This post also will talk about false pretenses..
Bill to recognize Nansemonds passes committee
Published 9:14pm Wednesday, April 2, 2014A bill that would extend federal recognition to the Nansemond Indian Tribe and five others in Virginia passed the (US) Senate Indian Affairs Committee on Wednesday.
The tribes also include the Chickahominy, Eastern Chickahominy, Upper Mattaponi, Rappahannock and Monacan.
“I just hope we can finally get there,” Nansemond Indian Tribal Association Chief Barry Bass said on Thursday. “It’s been a long, hard road.”
The bill has passed the Senate Indian Affairs Committee before, but a vote in the full Senate has been blocked by senators who believe the tribes should have to go through the Bureau of Indian Affairs as other tribes have done.
But recognition through the bureau’s administrative process requires documentation that current tribal members have a continuous line of descent from the historical tribes. That has been difficult, if not impossible, for Virginia Indians to prove, in part because of Walter Plecker, who was the registrar of Virginia’s Bureau of Vital Statistics from 1912 to 1946. He replaced “Indian” with “black” for the race on many birth and death certificates that passed through his office, ensuring that no official documentation exists for many tribal members to prove their relationship to ancestors.
“Federal recognition of the Chickahominy, Eastern Chickahominy, Monacan, Nansemond, Rappahannock and Upper Mattaponi tribes of Virginia is long overdue,” Sen. Mark Warner said in a press release. “Members of our Virginia Indian tribes are both part of the history of the Commonwealth and valued members of our present and should be recognized as such.”

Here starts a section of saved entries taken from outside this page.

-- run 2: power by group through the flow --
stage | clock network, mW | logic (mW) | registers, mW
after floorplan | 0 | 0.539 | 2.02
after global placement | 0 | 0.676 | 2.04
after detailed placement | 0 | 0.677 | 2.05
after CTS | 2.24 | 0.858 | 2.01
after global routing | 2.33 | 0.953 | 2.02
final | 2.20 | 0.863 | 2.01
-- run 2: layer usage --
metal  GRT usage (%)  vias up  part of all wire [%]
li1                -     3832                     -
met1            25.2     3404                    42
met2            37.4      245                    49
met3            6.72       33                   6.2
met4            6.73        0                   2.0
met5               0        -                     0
## src/rtl/pwm_tb_pkg.sv

```systemverilog
package pwm_tb_pkg;
    // control word layout; the field positions are decoded by the time base
    localparam int CW_W      = 16;
    localparam int FLD_W     = 3;
    localparam int MODE_LSB  = 0;
    localparam int LDIMM_BIT = 3;
    localparam int HSP_LSB   = 7;
    localparam int CKD_LSB   = 10;
    localparam int RUN_LSB   = 14;

    localparam int FLD_MAX   = (1 << FLD_W) - 1;
    localparam int PSC_MAX   = (1 << FLD_MAX) * (2 * FLD_MAX);
    localparam int PSC_W     = $clog2(PSC_MAX + 1);

    typedef enum logic [1:0] {
        CM_UP   = 2'b00,
        CM_DOWN = 2'b01,
        CM_UPDN = 2'b10,
        CM_HOLD = 2'b11
    } cnt_mode_e;

    typedef enum logic [1:0] {
        RM_STOP     = 2'b00,
        RM_ONCE     = 2'b01,
        RM_FREE_ALT = 2'b10,
        RM_FREE     = 2'b11
    } run_mode_e;
endpackage

```

## src/rtl/pwm_tb_regs.sv

```systemverilog
module pwm_tb_regs
    import pwm_tb_pkg::*;
#(
    parameter int CNT_W = 16
) (
    input  logic             clk,
    input  logic             rst_n,
    input  logic             wr_en,
    input  logic             wr_sel,
    input  logic [CW_W-1:0]  wr_data,
    input  logic             load_zero,
    output run_mode_e        run,
    output cnt_mode_e        mode,
    output logic [FLD_W-1:0] ckd,
    output logic [FLD_W-1:0] hsp,
    output logic [CNT_W-1:0] prd,
    output logic             ctrl_wr
);
    typedef struct packed {
        run_mode_e        run;
        cnt_mode_e        mode;
        logic             ld_imm;
        logic [FLD_W-1:0] ckd;
        logic [FLD_W-1:0] hsp;
        logic [CNT_W-1:0] shadow;
        logic [CNT_W-1:0] active;
    } regs_t;

    regs_t r_d, r_q;
    logic  prd_wr;

    always_comb begin
        ctrl_wr = wr_en & ~wr_sel;
        prd_wr  = wr_en & wr_sel;
        r_d     = r_q;
        if (ctrl_wr) begin
            r_d.run    = run_mode_e'(wr_data[RUN_LSB +: 2]);
            r_d.mode   = cnt_mode_e'(wr_data[MODE_LSB +: 2]);
            r_d.ld_imm = wr_data[LDIMM_BIT];
            r_d.ckd    = wr_data[CKD_LSB +: FLD_W];
            r_d.hsp    = wr_data[HSP_LSB +: FLD_W];
        end
        // shadow transfer at the zero arrival
        if (load_zero && !r_q.ld_imm) begin
            r_d.active = r_q.shadow;
        end
        if (prd_wr) begin
            r_d.shadow = wr_data[CNT_W-1:0];
            if (r_q.ld_imm) begin
                r_d.active = wr_data[CNT_W-1:0];
            end
        end
    end

    always_ff @(posedge clk or negedge rst_n) begin
        if (!rst_n) begin
            r_q <= '{run: RM_STOP, mode: CM_UP, ld_imm: 1'b0, ckd: '0,
                     hsp: '0, shadow: '0, active: '0};
        end else begin
            r_q <= r_d;
        end
    end

    assign run  = r_q.run;
    assign mode = r_q.mode;
    assign ckd  = r_q.ckd;
    assign hsp  = r_q.hsp;
    assign prd  = r_q.active;
endmodule

```

## src/rtl/pwm_tb_prescale.sv

```systemverilog
module pwm_tb_prescale
    import pwm_tb_pkg::*;
(
    input  logic             clk,
    input  logic             rst_n,
    input  logic             clk_en,
    input  logic             restart,
    input  logic [FLD_W-1:0] ckd,
    input  logic [FLD_W-1:0] hsp,
    output logic             tick
);
    typedef struct packed {
        logic [PSC_W-1:0] cnt;
    } psc_t;

    psc_t             p_d, p_q;
    logic [PSC_W-1:0] hs_fac;
    logic [PSC_W-1:0] div_m1;

    always_comb begin
        // linear stage: 1 or twice the field; binary stage: power of two
        hs_fac = (hsp == '0) ? PSC_W'(1) : PSC_W'({hsp, 1'b0});
        div_m1 = (hs_fac << ckd) - PSC_W'(1);
        tick   = clk_en & (p_q.cnt >= div_m1);
        p_d    = p_q;
        if (restart || tick) begin
            p_d.cnt = '0;
        end else if (clk_en) begin
            p_d.cnt = p_q.cnt + PSC_W'(1);
        end
    end

    always_ff @(posedge clk or negedge rst_n) begin
        if (!rst_n) begin
            p_q <= '0;
        end else begin
            p_q <= p_d;
        end
    end
endmodule

```

## src/rtl/pwm_tb_counter.sv

```systemverilog
module pwm_tb_counter
    import pwm_tb_pkg::*;
#(
    parameter int CNT_W = 16
) (
    input  logic             clk,
    input  logic             rst_n,
    input  logic             tick,
    input  run_mode_e        run,
    input  cnt_mode_e        mode,
    input  logic [CNT_W-1:0] prd,
    input  logic             ctrl_wr,
    output logic [CNT_W-1:0] count,
    output logic             zero_hit,
    output logic             prd_hit,
    output logic             dir_dn,
    output logic             done,
    output logic             load_zero
);
    localparam logic [CNT_W-1:0] ONE = CNT_W'(1);

    typedef struct packed {
        logic [CNT_W-1:0] cnt;
        logic             dir;
        logic             done;
        logic             zero;
        logic             pm;
    } ctr_t;

    ctr_t             s_d, s_q;
    logic             go, adv, hit, ndir;
    logic [CNT_W-1:0] nxt;

    always_comb begin
        go   = (run == RM_FREE) || (run == RM_FREE_ALT) ||
               ((run == RM_ONCE) && !s_q.done);
        adv  = tick && go && (mode != CM_HOLD);
        nxt  = s_q.cnt;
        ndir = s_q.dir;
        case (mode)
            CM_UP: begin
                ndir = 1'b0;
                nxt  = (s_q.cnt >= prd) ? '0 : s_q.cnt + ONE;
            end
            CM_DOWN: begin
                ndir = 1'b1;
                nxt  = (s_q.cnt == '0 || s_q.cnt > prd) ? prd : s_q.cnt - ONE;
            end
            CM_UPDN: begin
                if (!s_q.dir) begin
                    if (s_q.cnt < prd) begin
                        nxt  = s_q.cnt + ONE;
                        ndir = (nxt == prd);
                    end else if (s_q.cnt != '0) begin
                        nxt  = s_q.cnt - ONE;
                        ndir = (nxt != '0);
                    end else begin
                        nxt  = '0;
                        ndir = 1'b0;
                    end
                end else begin
                    if (s_q.cnt != '0) begin
                        nxt  = s_q.cnt - ONE;
                        ndir = (nxt != '0);
                    end else if (prd != '0) begin
                        nxt  = ONE;
                        ndir = (nxt == prd);
                    end else begin
                        nxt  = '0;
                        ndir = 1'b0;
                    end
                end
            end
            default: begin
                nxt  = s_q.cnt;
                ndir = s_q.dir;
            end
        endcase

        hit       = (mode == CM_DOWN) ? (nxt == prd) : (nxt == '0);
        load_zero = adv && (nxt == '0);

        s_d      = s_q;
        s_d.zero = adv && (nxt == '0);
        s_d.pm   = adv && (nxt == prd);
        if (adv) begin
            s_d.cnt = nxt;
        end
        if (mode == CM_UP || mode == CM_DOWN || adv) begin
            s_d.dir = ndir;
        end
        if (ctrl_wr) begin
            s_d.done = 1'b0;
        end else if (adv && run == RM_ONCE && hit) begin
            s_d.done = 1'b1;
        end
    end

    always_ff @(posedge clk or negedge rst_n) begin
        if (!rst_n) begin
            s_q <= '0;
        end else begin
            s_q <= s_d;
        end
    end

    assign count    = s_q.cnt;
    assign zero_hit = s_q.zero;
    assign prd_hit  = s_q.pm;
    assign dir_dn   = s_q.dir;
    assign done     = s_q.done;
endmodule

```

## src/rtl/pwm_timebase.sv

```systemverilog
module pwm_timebase
    import pwm_tb_pkg::*;
#(
    parameter int CNT_W = 16
) (
    input  logic             clk,
    input  logic             rst_n,
    input  logic             clk_en,
    input  logic             wr_en,
    input  logic             wr_sel,
    input  logic [15:0]      wr_data,
    output logic [CNT_W-1:0] count_o,
    output logic             zero_o,
    output logic             period_o,
    output logic             dir_o
);
    run_mode_e        run;
    cnt_mode_e        mode;
    logic [FLD_W-1:0] ckd, hsp;
    logic [CNT_W-1:0] prd;
    logic             ctrl_wr, tick, load_zero, cnt_done;
    logic [1:0]       ctrl_run, ctrl_mode;

    pwm_tb_regs #(.CNT_W(CNT_W)) u_regs (
        .clk       (clk),
        .rst_n     (rst_n),
        .wr_en     (wr_en),
        .wr_sel    (wr_sel),
        .wr_data   (wr_data),
        .load_zero (load_zero),
        .run       (run),
        .mode      (mode),
        .ckd       (ckd),
        .hsp       (hsp),
        .prd       (prd),
        .ctrl_wr   (ctrl_wr)
    );

    pwm_tb_prescale u_psc (
        .clk     (clk),
        .rst_n   (rst_n),
        .clk_en  (clk_en),
        .restart (ctrl_wr),
        .ckd     (ckd),
        .hsp     (hsp),
        .tick    (tick)
    );

    pwm_tb_counter #(.CNT_W(CNT_W)) u_ctr (
        .clk       (clk),
        .rst_n     (rst_n),
        .tick      (tick),
        .run       (run),
        .mode      (mode),
        .prd       (prd),
        .ctrl_wr   (ctrl_wr),
        .count     (count_o),
        .zero_hit  (zero_o),
        .prd_hit   (period_o),
        .dir_dn    (dir_o),
        .done      (cnt_done),
        .load_zero (load_zero)
    );

    assign ctrl_run  = run;
    assign ctrl_mode = mode;
endmodule

```

## config.mk

```make
export PLATFORM = sky130hd
export DESIGN_NAME = pwm_timebase
export DESIGN_NICKNAME = d
export VERILOG_FILES = /design/src/rtl/pwm_tb_pkg.sv /design/src/rtl/pwm_tb_regs.sv /design/src/rtl/pwm_tb_prescale.sv /design/src/rtl/pwm_tb_counter.sv /design/src/rtl/pwm_timebase.sv
export SDC_FILE = /design/constraint.sdc
export NUM_CORES = 1
export LEC_CHECK = 0
export ABC_CLOCK_PERIOD_IN_PS = 11400
export BUFFER_PORTS_ARGS = -buffer_cell sky130_fd_sc_hd__buf_2
export CORE_ASPECT_RATIO = 0.75
export CORE_UTILIZATION = 42
export CTS_BUF_LIST = sky130_fd_sc_hd__clkbuf_16
export CTS_CLUSTER_SIZE = 30
export DETAILED_ROUTE_END_ITERATION = 12
export PLACE_DENSITY = 0.59
export SLEW_MARGIN = 20
export SYNTH_ARGS = -nofsm -noshare
export SYNTH_HDL_FRONTEND = slang
export SYNTH_SLANG_ARGS = --single-unit
```

## constraint.sdc

```tcl
create_clock -name clk -period 11.4 [get_ports clk]
set_input_delay 0.57 -clock clk [delete_from_list [all_inputs] [get_ports clk]]
set_output_delay 0.57 -clock clk [all_outputs]
set_load 0.03 [all_outputs]
```

==> results by group, run 1 <==
Outcome
  • Status: finished, final reports clean

Clock tree
  • CTS Hold Buffers Added: 0
  • Clk root buf: clkbuf_16
  • CTS Sinks: 74
  • CTS resizes: 0
  • CTS Buf Count: 9
  • CTS clk-pin slew, worst paths: 60 ps
  • Worst skew pair latency: 340 ps
  • CTS tree: yes
  • Maximum clock insertion buffer count: 2
  • Setup Fix Bufs, Post-CTS: 0
  • H-tree depth: 3

STA
  • Clk_skew: 10.26 ps
  • Fmax: 175.4 MHz
  • Pins over their slew limit: 0
  • RSZ-0062 raised after global routing: false
  • Fin crit share: 50.00%
  • Setup TNS: 0 ps
  • Minimum clock period: 5700 ps
  • Slew headroom: 23.73%
  • Least-Margin Pin Slew: 1132 ps
  • Final Hold Fails: 0
  • Setup Viol. Count Final: 0

Synth
  • Post-Synthesis Cell Area: 0.006964 mm^2
  • XOR/XNOR Fraction of Synth Area: 7.672%
  • Asr flop ratio synth: 100.0%
  • Distinct cells, synth: 86
  • Synth Area in Compound Gates: 24.25%
  • Synth Register Bits: 74
  • Warnings from Yosys: 0
  • Synth Area per Inst: 8.136 um^2
  • Multiplexer share of the synthesized area: 4.402%
  • Cells after Synth: 856
  • Post-Synth Adder-Cell Area: 6.648%
  • Largest family of logic cells by synthesized area: simple AND/OR/NAND/NOR gates
  • Most used DFF post-synth: dfrtp_1
  • Register area share after synthesis: 26.59%
  • Number of synthesized flops with an enable pin: 0
  • Post-Synth Simple-Gate Area: 25.06%
  • Syn Nets: 914

Power
  • Reg power frac: 24.2%
  • Part of the power in combinational logic: 59.0%
  • Net Sw Frac: 52.93%
  • Int Pwr: 0.9896 mW
  • Leakage: 3.118 nW
  • Clock Power Share: 16.8%
  • Switching power total: 1.113 mW
  • Pwr dens: 275.1 mW/mm^2
  • VDD IR-drop max: 0.1026 mV
  • Tot Pwr: 2.102 mW

Floorplan
  • Die Footprint: 0.01711 mm^2
  • Die width: 150.7 um
  • Initial Util: 43.21%
  • Num rows: 40
  • DIE HEIGHT: 113.5 um
  • Core Region: 0.01612 mm^2
  • IO Count: 40

Global route
  • Vias in the first global route: 6467
  • Largest net degree at the start of global routing: 62
  • Overflow after GRT: 0
  • Initial antenna violation count: 0
  • First-pass GRT wire length: 39.87 mm
  • Gr usage total: 31.23%

Placed design
  • Port buffer count: 39
  • DP HPWL: 19.61 mm
  • Routability cong.: 1.064

Critical path
  • Worst r2r src: u_ctr.count[0]
  • Setup crit end: u_regs.prd[15]
  • CP max FO: 16
  • CP endpoint kind: flip-flop
  • Critical path type: reg2reg
  • R2R cell count: 12
  • Startpoint types: flip-flop
  • Worst r2r dst: u_regs.prd[15]
  • Worst Path Required: 11620 ps
  • Critical path arrival: 5920 ps
  • CP startpoint: u_ctr.count[0]
  • R2R Setup Slk: 5700 ps

Route
  • Vias post-DR: 7107
  • Residual DRC: 0
  • DRT iter0 DRCs: 949
  • Final wirelength: 26.02 mm
  • Pre-antenna DRT Iters: 6
  • WL/cell: 24.12 um
  • Number of vias per cell: 6.587
  • Final ANT Viol Nets: 0

Final layout
  • Most common cell after layout, fill and taps aside: nand2_1
  • # fillers: 1642
  • P&R area growth vs syn: 9.720%
  • Layout cells sized above 1: 15.77%
  • Number of diodes: 0
  • Layout Nets: 922
  • Commonest cells after routing, fill and taps aside: 87 x nand2_1, 74 x dfrtp_1, 68 x nor2_1

Min path
  • Hold crit path type: in2async

Flow run
  • Max cap viols: 0
==> worst max-delay path: stages (launching register included) <==
cell,delay (ps)
dfrtp_1,490
inv_1,290
ha_1,280
nor2b_1,420
nand4_1,450
o21ai_0,1030
a21oi_1,290
o21ai_0,330
o211ai_1,250
a22oi_1,360
o2111ai_2,220
or4_1,760
o221a_2,390
==> power by group through the flow <==
stage	clock network, mW	registers (mW)	logic [mW]
floorplan	0	0.449	0.862
global placement	0	0.507	1.20
detailed placement	0	0.508	1.18
CTS	0.361	0.503	1.19
global route	0.370	0.520	1.32
finish	0.354	0.509	1.24
==> per-stage QoR <==
step	setup WS [ps]	hold slack [ps]	instances	cell area, um^2	util (%)
2_1_floorplan	7144	274.4	856	6964	-
6_report	5700	84.06	1079	7641	47.41
5_1_grt	5525	92.03	1079	7641	47.41
3_3_place_gp	5968	449.6	1063	7274	45.14
4_1_cts	5977	80.94	1079	7641	47.41
3_5_place_dp	6010	449.1	1063	7274	45.14
==> final cells by class <==
class                      instances  area, um^2  share of cell area [%]
clock buffer                       9       225.2                   2.947
clock inverter                     7       141.4                   1.850
inverter                          38       142.6                   1.867
multi-input combinational        692        4745                   62.09
sequential                        74        1852                   24.23
tap                              210       262.8                   3.439
timing repair buffer              49       272.8                   3.570
==> synth_stat cells, types with 4 or more instances <==
library cell	instances	share of area [%]
o221a_2	6	0.97
or4_1	5	0.54
nand2b_1	7	0.63
nor3_1	23	1.7
a211oi_1	4	0.43
o311ai_0	4	0.50
clkbuf_1	37	2.0
o21a_1	10	1.1
dfrtp_1	74	27
nand4_1	17	1.5
mux2i_1	7	1.0
buf_2	8	0.57
nor4_1	20	1.8
xnor2_1	37	4.7
a21oi_1	48	3.4
o211ai_1	8	0.86
o221ai_1	5	0.63
nand2_1	87	4.7
nor2_1	68	3.7
o41ai_1	5	0.63
nor2b_1	6	0.54
or3_1	5	0.45
mux2_2	21	3.4
xor2_1	24	3.0
o31ai_1	5	0.54
nand3_1	43	3.1
and4_1	5	0.63
ha_1	37	6.6
and3_1	8	0.72
inv_1	37	2.0
o22ai_1	8	0.72
buf_1	4	0.22
o21ai_0	44	3.2
or2_2	20	1.8
o2111ai_1	4	0.50
a22oi_1	6	0.65
a31oi_1	13	1.2
o221a_1	10	1.6
==> registers in the layout, summed over array words and instances, names as in the netlist, 2 cells and up <==
register / flops
u_ctr.count: 16
u_psc.p_q: 11
u_regs.ckd: 3
u_regs.hsp: 3
u_regs.mode: 2
u_regs.prd: 16
u_regs.r_q: 17
u_regs.run: 2
==> worst min-delay path by stage <==
stage                            endpoint  slack, ps  cells past startpoint
final                      u_ctr.count[9]         80                      1
after global routing      u_ctr.count[11]         90                      1
after CTS                  u_ctr.count[9]         80                      1
after detailed placement   u_ctr.count[9]        450                      1
after global placement     u_ctr.count[9]        450                      1
after floorplan            u_ctr.count[0]        270                      0
==> routing by layer <==
layer | part of all wire, % | global-route usage [%] | wire (um)
met5 | 0 | 0 | 0
met2 | 37 | 38.83 | 9631
met4 | 1.9 | 7.667 | 501
met3 | 13 | 10.72 | 3274
met1 | 48 | 49.34 | 12620
==> cell families (layout without fill, tap and decap cells) <==
| group | count (synthesis) | after routing |
|---|---|---|
| AND/OR/NAND/NOR | 337 | 337 |
| flip-flops | 74 | 74 |
| XOR/XNOR | 61 | 61 |
| AO/OA/AOI/OAI | 229 | 229 |
| buffers and inverters | 90 | 103 |
| multiplexers | 28 | 28 |
| adder cells (fa/ha/maj) | 37 | 37 |
Power figures use the tool's default switching activity.
==> run 2, diff against run 1 <==
--- a/config.mk
+++ b/config.mk
@@ -5,14 +5,14 @@
 export SDC_FILE = /design/constraint.sdc
 export NUM_CORES = 1
 export LEC_CHECK = 0
-export ABC_CLOCK_PERIOD_IN_PS = 11400
+export ABC_CLOCK_PERIOD_IN_PS = 5100
 export BUFFER_PORTS_ARGS = -buffer_cell sky130_fd_sc_hd__buf_2
 export CORE_ASPECT_RATIO = 0.75
 export CORE_UTILIZATION = 42
 export CTS_BUF_LIST = sky130_fd_sc_hd__clkbuf_16
 export CTS_CLUSTER_SIZE = 30
 export DETAILED_ROUTE_END_ITERATION = 12
-export PLACE_DENSITY = 0.59
+export PLACE_DENSITY = 0.61
 export SLEW_MARGIN = 20
 export SYNTH_ARGS = -nofsm -noshare
 export SYNTH_HDL_FRONTEND = slang
==> constraint.sdc (replaced) <==
create_clock -name clk -period 5.1 [get_ports clk]
set_input_delay 0.255 -clock clk [delete_from_list [all_inputs] [get_ports clk]]
set_output_delay 0.255 -clock clk [all_outputs]
set_load 0.03 [all_outputs]
==> run 2 against run 1 <==
  * Combinational power increased to 2.7 times the previous value
  * Setup slack got worse by 5500 ps
  * Sequential power increased by 79%
  * Clock skew increased by 5.8 ps
  * Fmax increased by 16%
  * Routed wire length increased by 7.3%
  * Largest cell class unchanged
==> results by group, run 2 (synthesis results as in run 1) <==
Final layout
  • Layout cells sized above 1: 21.35%
  • Final instance area: 0.008079 mm^2
  • P&R area growth vs syn: 16.01%
  • Flip-flop and latch area: 0.001852 mm^2
  • Commonest cells after routing, fill and taps aside: 87 x nand2_1, 74 x dfrtp_1, 73 x buf_4
  • Most common cell after layout, fill and taps aside: nand2_1
  • Layout Nets: 986
  • Number of diodes: 0
  • Multi-input logic area: 0.004738 mm^2
  • Top reg by flops: u_regs.r_q
  • Max reg flops: 17
  • # fillers: 1604
  • Util after Layout: 50.13%

Power
  • VDD IR-drop max: 0.2493 mV
  • Leakage: 3.392 nW
  • Pwr dens: 614.1 mW/mm^2

Outcome
  • Status: finished, final reports clean

Flow run
  • Max cap viols: 0

STA
  • Fmax: 203.5 MHz
  • Slew headroom: 22.36%
  • Setup TNS: 0 ps
  • Setup Viol. Count Final: 0
  • Final WS setup: 186.4 ps
  • Final Hold Fails: 0
  • Clk_skew: 16.05 ps
  • Minimum clock period: 4914 ps
  • Pins over their slew limit: 0
  • Final hold slack: 123.0 ps
  • Least-Margin Pin Slew: 1148 ps
  • RSZ-0062 raised after global routing: false
  • Fin crit share: 96.34%

Floorplan
  • DIE HEIGHT: 113.5 um
  • Die width: 150.7 um
  • Initial Util: 43.21%
  • Num rows: 40
  • Core Region: 0.01612 mm^2
  • Die Footprint: 0.01711 mm^2
  • IO Count: 40

Clock tree
  • Maximum clock insertion buffer count: 2
  • Clk root buf: clkbuf_16
  • CTS Buf Count: 9
  • H-tree depth: 3
  • CTS tree: yes
  • Worst skew pair latency: 360 ps
  • CTS Sinks: 74
  • CTS clk-pin slew, worst paths: 70 ps
  • Setup Fix Bufs, Post-CTS: 0
  • CTS resizes: 0

Critical path
  • Critical path type: reg2reg
  • CP endpoint kind: flip-flop
  • Worst Path Required: 5330 ps
  • Startpoint types: flip-flop
  • CP max FO: 11
  • Critical path arrival: 5140 ps

Global route
  • First-pass GRT wire length: 42.09 mm
  • Largest net degree at the start of global routing: 60
  • Gr usage total: 33.74%
  • Initial antenna violation count: 0
  • Vias in the first global route: 6740
  • Overflow after GRT: 0

Route
  • WL/cell: 24.45 um
  • Residual DRC: 0
  • Number of vias per cell: 6.399
  • DRT iter0 DRCs: 923
  • Final ANT Viol Nets: 0
  • Final wirelength: 27.92 mm
  • Vias post-DR: 7308
  • Pre-antenna DRT Iters: 5

Placed design
  • Port buffer count: 39
  • Post-Place Worst Slack: 303.5 ps
  • Placed instance area: 0.007754 mm^2
  • DP HPWL: 21.85 mm
  • Routability cong.: 1.060

Min path
  • Hold crit path type: in2reg
-- run 2: changes by cell type in the layout (fill, tap and decap cells not counted), sizes merged --
cell and delta:
bufinv -2, clkinv +1, clkinvlp +1, dlygate4sd3 +1, buf +63, inv -1
-- run 2: final cells by class --
type / instances / area share, %
repair buffers: 113 / 9.509
inverters: 38 / 1.766
multi-input cells: 692 / 58.65
clock buffers: 9 / 2.788
well taps: 210 / 3.252
clock inverters: 6 / 1.115
flip-flops and latches: 74 / 22.92
-- run 2: final timing paths --
check / start / end / slack (ps) / depth (start not counted)
max reg2reg: u_regs.prd[8] / u_regs.prd[15] / 190 / 13
max in group asynchronous: rst_n / u_regs.r_q[17] / 3720 / 3
max: u_regs.prd[8] / u_regs.prd[15] / 190 / 13
min in group asynchronous: rst_n / u_ctr.count[11] / 320 / 2
min reg2reg: u_regs.run[0] / u_regs.run[0] / 510 / 2
min: wr_data[15] / u_regs.run[1] / 120 / 3
-- run 2: per-layer routing --
| metal | vias to the layer above | global-route usage [%] | wire length [um] |
|---|---|---|---|
| li1 | 3329 | - | - |
| met1 | 3520 | 51.95 | 13590 |
| met2 | 415 | 42.70 | 10280 |
| met3 | 44 | 12.80 | 3456 |
| met4 | 0 | 8.133 | 596 |
| met5 | - | 0 | 0 |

“Committee passage of this legislation is a critical step toward granting these six Virginia tribes the recognition they deserve,” Sen. Tim Kaine said in the press release. “These tribes are an integral part of Virginia’s history and identity, and it is both troubling and tragic that they have never been recognized by the United States, even when more than 500 other Indian tribes have been granted recognition.”
Time for recognition
Published 9:58pm Friday, April 4, 2014
...Virginia has officially recognized Virginia’s Indian tribes,
but the U.S. Senate has a chance now to finally make amends with them
for Pleckerism. (see above) Recognition of the tribes in Virginia — the first people
Europeans encountered upon reaching the New World and the first people
to call this place home — would help restore the identity that a truly
hateful and bigoted man began tearing from them a century ago (Walter
Plecker)
Federal recognition would send a
message that the nation is also proud of these First Peoples, their
heritage and the important place they hold in Virginia’s — and the
nation’s — history.Source: http://www.suffolknewsherald.com/2014/04/04/time-for-recognition-3/
(underlines and bold typeface by BRogers)
I'm submitting this post to Sepia Saturday this week, where the topic does include false pretenses (which is this man's charged offense).
I'd say Pleckerism definitely qualifies, and certainly was criminal, even unto the seventh (How many?) generations that follow and aren't recognized as American Indians.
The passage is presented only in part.